Just a few months into a phased rollout of the Christiana Care Early Warning System, its developers within the Value Institute are receiving positive feedback from frontline health care providers.

CEWS, an innovative system designed by Christiana Care, provides a standardized measure of patient acuity that helps proactively identify patients who are at risk of or are currently deteriorating physiologically, to support their timely care and improve outcomes. The system, developed by the Christiana Care Value Institute in collaboration with the Acute Medicine Service Line, Nursing, Information Technology and the Office of Quality and Patient Safety, captures real-time electronic patient information and visualizes acuity by using CEWS values and trends. CEWS triggers real-time alerts then gives care providers relevant information about patients’ current CEWS values, including 24-hour score trends and clinical recommendations.

“CEWS is the second pair of eyes watching out for our patients,” said Sherry Zurlo, MSN, RN, PCCN, from the 6S stepdown unit at Wilmington Hospital. “It’s been great to have that added layer of protection for them, sometimes picking up on subtle changes I might have missed otherwise.”

CEWS has been operational since May 30 in five inpatient units at Christiana and Wilmington hospitals.

“The feedback we’ve received from frontline providers is positive,” said Muge Capan, Ph.D., associate director of health systems optimization for the Value Institute. “Nursing and providers use CEWS in their communication and utilize it as a clinical decision support tool.”

Although data analysis still is under way, anecdotal evidence from pilot units using CEWS is positive.

For example, frontline providers have shared that they like seeing the CEWS value as an additional piece of clinical information that can help to alert the team when a patient might need increased observation.

The rollout also has identified some opportunities to improve the system, Capan said, including adjusting alert frequency, modifying the system for chronically ill patients and educating staff outside the pilot units about CEWS. Ensuring the effectiveness of alerts while guarding against “alarm fatigue” — the desensitization and reduced response that can happen when alarms are too frequent — has been an important area of focus throughout the project’s design. A multidisciplinary team of clinicians including the Evidence Based Nursing Practice Council, health information technology experts, industrial engineers and human factors experts assessed this issue by developing and evaluating three different alert frameworks based on historic data.

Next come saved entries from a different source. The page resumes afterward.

==> config.mk <==
export PLATFORM = sky130hd
export DESIGN_NAME = ifid_queue
export DESIGN_NICKNAME = d
export VERILOG_FILES = /design/src/rtl/ifidc_pkg.sv /design/src/rtl/inst_fifo.sv /design/src/rtl/ifid_queue.sv
export SDC_FILE = /design/constraint.sdc
export NUM_CORES = 1
export LEC_CHECK = 0
export CELL_PAD_IN_SITES_DETAIL_PLACEMENT = 1
export CELL_PAD_IN_SITES_GLOBAL_PLACEMENT = 1
export CORE_UTILIZATION = 52
export DETAILED_ROUTE_END_ITERATION = 10
export PLACE_DENSITY_LB_ADDON = 0.1
export SLEW_MARGIN = 40
export SYNTH_ARGS = -nofsm -noshare
export SYNTH_HDL_FRONTEND = slang
export SYNTH_SLANG_ARGS = --single-unit
==> constraint.sdc <==
create_clock -name clk -period 3.7 [get_ports clk]
set_input_delay 0.74 -clock clk [delete_from_list [all_inputs] [get_ports clk]]
set_output_delay 0.74 -clock clk [all_outputs]
set_load 0.1 [all_outputs]
==> src/rtl/ifidc_pkg.sv <==
// Shared definitions for the instruction fetch/decode queue: FSM state
// encoding, NOP opcode, and opcode/immediate field extraction helpers.
// Helpers work on words up to FIELD_W bits; callers truncate to their widths.
package ifidc_pkg;

   localparam int unsigned FIELD_W = 32;

   typedef enum logic [1:0] {
      ST_IDLE  = 2'd0,
      ST_RUN   = 2'd1,
      ST_PAUSE = 2'd2
   } state_e;

   // NOP opcode: MSB of the opcode field set, all other bits clear
   function automatic logic [FIELD_W-1:0] nop_op(input int unsigned op_len);
      return FIELD_W'(1) << (op_len - 1);
   endfunction

   // Opcode lives in the bits above the immediate field
   function automatic logic [FIELD_W-1:0] op_field(input logic [FIELD_W-1:0] word,
                                                   input int unsigned data_len);
      return word >> data_len;
   endfunction

   // Immediate/address field is the low data_len bits
   function automatic logic [FIELD_W-1:0] imm_field(input logic [FIELD_W-1:0] word,
                                                    input int unsigned data_len);
      return word & ((FIELD_W'(1) << data_len) - FIELD_W'(1));
   endfunction

endpackage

Additionally, the team identified opportunities to clarify and standardize some nurse screening assessment elements to potentially enhance their usability and interpretation to better predict patient deterioration.

The team also identified opportunities for staff education about CEWS in relevant areas outside the pilot units to enhance awareness. For example, the team identified the need for expanding distribution of CEWS education to raise awareness in certain procedure-based locations, such as dialysis. Since a patient’s location does not change in the electronic health record when he or she is temporarily off their unit due to dialysis procedures, CEWS alerts and tasks can fire while the patient is outside of the CEWS pilot unit receiving dialysis.

The team is collecting and analyzing feedback and patient data, including outcomes from the pilot units, which will inform the next steps in the phased rollout. CEWS will gradually be expanded to medical, surgical, stepdown and rehabilitation units.

Four interdisciplinary working groups comprised of clinicians, investigators and employees in information technology, education, nursing, and quality and safety, are working on CEWS implementation under the guidance of the Committee for Acute Medicine and Early Recognition of Adverse Events (CAMERA) and executive sponsorship of the Clinical Value Council Executive Committee.